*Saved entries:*
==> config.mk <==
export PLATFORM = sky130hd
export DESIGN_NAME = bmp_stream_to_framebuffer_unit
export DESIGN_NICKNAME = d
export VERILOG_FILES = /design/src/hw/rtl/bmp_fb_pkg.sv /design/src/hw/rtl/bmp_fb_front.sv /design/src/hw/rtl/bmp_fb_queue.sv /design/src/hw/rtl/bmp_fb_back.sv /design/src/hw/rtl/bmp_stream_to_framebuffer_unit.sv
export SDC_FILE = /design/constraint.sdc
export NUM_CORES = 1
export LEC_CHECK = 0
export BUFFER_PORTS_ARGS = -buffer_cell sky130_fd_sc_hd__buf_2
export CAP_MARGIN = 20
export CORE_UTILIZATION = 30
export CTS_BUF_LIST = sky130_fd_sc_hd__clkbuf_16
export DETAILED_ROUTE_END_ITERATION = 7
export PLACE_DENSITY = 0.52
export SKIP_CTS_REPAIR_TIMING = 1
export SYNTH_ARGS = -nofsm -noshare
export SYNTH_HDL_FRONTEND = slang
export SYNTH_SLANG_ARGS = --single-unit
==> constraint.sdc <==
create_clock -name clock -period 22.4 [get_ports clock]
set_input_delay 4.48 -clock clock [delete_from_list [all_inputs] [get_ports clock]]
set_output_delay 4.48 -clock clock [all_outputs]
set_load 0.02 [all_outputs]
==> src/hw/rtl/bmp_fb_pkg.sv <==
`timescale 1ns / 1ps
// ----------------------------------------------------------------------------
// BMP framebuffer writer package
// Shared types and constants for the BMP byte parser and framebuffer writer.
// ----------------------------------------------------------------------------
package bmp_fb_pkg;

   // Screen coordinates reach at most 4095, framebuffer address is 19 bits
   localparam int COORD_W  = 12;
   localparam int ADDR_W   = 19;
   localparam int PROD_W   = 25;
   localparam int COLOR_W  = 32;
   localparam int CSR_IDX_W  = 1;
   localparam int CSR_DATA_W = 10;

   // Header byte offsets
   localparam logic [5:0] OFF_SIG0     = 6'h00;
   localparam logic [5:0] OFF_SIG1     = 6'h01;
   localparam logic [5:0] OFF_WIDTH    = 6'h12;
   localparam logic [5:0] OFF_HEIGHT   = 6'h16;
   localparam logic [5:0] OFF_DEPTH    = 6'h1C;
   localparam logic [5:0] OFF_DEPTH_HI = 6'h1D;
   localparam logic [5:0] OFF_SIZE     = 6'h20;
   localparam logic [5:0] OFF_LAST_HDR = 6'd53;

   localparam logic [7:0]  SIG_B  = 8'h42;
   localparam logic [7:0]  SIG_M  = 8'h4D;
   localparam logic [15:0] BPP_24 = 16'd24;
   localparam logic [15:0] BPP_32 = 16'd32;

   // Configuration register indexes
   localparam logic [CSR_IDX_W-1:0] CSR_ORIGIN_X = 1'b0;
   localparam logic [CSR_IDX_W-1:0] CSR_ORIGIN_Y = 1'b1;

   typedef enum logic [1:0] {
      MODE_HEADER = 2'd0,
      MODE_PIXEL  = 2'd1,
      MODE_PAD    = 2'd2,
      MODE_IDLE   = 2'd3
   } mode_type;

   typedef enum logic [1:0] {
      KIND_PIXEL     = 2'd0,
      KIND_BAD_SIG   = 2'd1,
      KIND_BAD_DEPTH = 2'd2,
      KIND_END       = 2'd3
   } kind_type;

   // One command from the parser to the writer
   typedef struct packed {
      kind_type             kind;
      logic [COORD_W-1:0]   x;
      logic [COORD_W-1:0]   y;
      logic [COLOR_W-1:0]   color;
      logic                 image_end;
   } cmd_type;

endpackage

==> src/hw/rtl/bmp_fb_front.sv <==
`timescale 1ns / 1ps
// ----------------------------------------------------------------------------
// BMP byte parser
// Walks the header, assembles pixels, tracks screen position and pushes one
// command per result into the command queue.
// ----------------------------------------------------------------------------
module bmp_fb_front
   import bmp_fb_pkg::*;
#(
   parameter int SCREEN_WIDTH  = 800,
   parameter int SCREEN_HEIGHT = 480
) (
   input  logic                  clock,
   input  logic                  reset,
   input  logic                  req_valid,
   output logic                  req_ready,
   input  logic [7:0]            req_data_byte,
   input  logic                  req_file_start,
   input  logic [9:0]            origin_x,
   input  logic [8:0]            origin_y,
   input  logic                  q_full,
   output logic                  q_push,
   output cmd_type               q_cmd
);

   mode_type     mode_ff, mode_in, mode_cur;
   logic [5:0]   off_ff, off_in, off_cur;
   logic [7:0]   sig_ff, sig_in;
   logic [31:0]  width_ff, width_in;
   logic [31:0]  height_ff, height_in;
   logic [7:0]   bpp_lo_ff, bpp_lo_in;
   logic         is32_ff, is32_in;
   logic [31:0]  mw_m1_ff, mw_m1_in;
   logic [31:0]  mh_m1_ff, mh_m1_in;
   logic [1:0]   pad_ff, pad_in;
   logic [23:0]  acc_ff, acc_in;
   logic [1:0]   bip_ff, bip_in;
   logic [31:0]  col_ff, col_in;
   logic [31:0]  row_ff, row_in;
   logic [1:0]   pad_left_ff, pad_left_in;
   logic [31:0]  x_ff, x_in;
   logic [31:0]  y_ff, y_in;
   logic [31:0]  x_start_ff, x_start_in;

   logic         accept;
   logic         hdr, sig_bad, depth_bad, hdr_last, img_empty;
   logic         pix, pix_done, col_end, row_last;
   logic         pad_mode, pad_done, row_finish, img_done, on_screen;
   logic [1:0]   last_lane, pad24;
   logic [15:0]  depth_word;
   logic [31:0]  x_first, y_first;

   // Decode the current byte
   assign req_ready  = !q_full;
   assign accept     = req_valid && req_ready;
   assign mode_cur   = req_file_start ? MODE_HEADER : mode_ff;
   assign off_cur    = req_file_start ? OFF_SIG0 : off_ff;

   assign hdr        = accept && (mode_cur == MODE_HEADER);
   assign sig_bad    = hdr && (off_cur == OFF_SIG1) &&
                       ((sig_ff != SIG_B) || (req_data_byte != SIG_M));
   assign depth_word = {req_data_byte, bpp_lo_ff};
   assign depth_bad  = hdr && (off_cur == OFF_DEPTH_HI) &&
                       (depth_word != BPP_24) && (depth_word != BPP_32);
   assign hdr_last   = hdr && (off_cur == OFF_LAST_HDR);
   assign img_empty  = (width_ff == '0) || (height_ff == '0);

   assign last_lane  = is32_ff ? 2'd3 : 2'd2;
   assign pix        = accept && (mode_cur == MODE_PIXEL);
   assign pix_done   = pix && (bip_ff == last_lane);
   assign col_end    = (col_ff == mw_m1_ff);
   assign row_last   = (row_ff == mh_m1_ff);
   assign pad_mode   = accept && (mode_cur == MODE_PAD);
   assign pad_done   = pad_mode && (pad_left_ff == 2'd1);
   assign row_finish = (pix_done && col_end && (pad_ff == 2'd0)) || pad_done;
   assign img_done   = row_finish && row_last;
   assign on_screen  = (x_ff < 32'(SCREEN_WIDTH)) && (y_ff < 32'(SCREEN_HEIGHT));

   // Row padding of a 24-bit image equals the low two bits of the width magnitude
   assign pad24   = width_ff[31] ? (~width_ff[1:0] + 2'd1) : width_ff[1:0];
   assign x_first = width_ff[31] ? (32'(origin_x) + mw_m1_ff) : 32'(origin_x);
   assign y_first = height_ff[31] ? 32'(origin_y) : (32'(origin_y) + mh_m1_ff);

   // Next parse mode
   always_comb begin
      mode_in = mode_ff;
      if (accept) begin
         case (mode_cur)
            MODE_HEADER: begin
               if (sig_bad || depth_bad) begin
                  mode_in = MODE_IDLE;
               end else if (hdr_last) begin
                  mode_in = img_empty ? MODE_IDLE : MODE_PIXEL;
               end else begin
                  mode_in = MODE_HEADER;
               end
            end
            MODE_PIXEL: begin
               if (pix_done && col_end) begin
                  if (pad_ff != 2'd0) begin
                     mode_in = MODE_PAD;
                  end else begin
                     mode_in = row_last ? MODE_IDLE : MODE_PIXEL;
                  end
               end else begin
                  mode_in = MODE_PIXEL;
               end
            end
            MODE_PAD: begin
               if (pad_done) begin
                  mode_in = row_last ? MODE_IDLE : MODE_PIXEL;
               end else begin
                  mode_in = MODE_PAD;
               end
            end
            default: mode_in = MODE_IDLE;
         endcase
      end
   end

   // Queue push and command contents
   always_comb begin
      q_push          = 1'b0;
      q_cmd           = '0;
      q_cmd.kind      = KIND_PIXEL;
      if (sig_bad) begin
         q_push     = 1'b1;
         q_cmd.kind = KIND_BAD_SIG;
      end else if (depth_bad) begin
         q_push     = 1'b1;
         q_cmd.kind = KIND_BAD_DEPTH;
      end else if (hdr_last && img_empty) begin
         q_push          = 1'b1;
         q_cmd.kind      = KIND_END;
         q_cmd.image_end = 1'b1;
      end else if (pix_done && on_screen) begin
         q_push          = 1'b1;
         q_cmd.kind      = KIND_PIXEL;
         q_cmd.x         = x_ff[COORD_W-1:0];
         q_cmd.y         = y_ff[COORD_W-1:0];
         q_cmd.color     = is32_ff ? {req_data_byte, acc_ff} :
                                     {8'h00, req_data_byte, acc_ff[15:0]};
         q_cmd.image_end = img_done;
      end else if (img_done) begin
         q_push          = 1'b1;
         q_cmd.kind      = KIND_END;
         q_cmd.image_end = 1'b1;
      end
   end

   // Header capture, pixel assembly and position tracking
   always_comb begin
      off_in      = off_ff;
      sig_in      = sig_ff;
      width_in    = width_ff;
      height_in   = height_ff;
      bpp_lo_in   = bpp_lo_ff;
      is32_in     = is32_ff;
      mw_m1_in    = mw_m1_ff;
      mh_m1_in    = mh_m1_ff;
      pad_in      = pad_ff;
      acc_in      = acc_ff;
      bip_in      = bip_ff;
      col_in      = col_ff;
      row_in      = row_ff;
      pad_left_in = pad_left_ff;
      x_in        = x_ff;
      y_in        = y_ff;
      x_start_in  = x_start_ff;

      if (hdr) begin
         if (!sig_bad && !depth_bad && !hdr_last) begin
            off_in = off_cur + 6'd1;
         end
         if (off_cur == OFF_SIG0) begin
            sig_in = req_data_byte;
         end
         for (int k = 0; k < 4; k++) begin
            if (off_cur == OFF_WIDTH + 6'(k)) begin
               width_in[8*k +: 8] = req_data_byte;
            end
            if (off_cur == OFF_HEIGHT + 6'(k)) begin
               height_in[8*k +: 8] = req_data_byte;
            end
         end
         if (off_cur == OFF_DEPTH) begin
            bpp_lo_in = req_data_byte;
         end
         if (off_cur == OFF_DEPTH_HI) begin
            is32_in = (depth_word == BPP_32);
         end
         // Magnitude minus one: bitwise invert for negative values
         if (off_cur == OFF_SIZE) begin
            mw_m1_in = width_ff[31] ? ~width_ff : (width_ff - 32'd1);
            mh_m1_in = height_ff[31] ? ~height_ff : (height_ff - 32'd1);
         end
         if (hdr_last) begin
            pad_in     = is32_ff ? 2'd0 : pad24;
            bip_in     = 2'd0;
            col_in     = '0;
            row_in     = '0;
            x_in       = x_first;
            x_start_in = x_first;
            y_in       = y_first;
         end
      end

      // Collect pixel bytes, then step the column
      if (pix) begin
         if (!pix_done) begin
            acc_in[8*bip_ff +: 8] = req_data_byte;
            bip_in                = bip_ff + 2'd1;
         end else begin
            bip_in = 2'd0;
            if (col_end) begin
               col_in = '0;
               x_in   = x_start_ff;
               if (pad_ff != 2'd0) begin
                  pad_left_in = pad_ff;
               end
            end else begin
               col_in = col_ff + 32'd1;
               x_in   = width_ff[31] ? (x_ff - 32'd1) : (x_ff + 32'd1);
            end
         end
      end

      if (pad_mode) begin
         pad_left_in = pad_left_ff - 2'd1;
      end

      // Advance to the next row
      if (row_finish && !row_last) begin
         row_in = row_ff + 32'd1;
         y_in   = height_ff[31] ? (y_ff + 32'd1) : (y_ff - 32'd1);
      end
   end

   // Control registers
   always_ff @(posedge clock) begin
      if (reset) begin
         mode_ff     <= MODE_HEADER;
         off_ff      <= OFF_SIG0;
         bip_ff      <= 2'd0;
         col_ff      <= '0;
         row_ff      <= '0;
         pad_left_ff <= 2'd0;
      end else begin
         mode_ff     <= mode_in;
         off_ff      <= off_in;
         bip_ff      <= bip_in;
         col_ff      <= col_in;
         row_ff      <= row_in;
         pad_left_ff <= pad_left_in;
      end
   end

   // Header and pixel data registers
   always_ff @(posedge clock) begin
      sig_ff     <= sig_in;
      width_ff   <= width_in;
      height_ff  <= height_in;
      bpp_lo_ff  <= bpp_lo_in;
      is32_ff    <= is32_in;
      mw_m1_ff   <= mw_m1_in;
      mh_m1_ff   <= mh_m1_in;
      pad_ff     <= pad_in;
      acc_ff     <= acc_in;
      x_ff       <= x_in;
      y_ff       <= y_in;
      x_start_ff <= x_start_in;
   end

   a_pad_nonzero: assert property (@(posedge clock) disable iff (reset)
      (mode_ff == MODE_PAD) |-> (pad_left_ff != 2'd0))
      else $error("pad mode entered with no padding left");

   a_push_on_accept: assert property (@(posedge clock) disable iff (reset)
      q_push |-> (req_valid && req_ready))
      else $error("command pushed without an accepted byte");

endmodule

*WHAT THIS TASK INVOLVES:*
Copy exactly the lines that run from the first line of the data to the line containing "export DESIGN_NICKNAME = d", please, with both ends included and nothing else.

*EXERCISE RESULT:*
==> config.mk <==
export PLATFORM = sky130hd
export DESIGN_NAME = bmp_stream_to_framebuffer_unit
export DESIGN_NICKNAME = d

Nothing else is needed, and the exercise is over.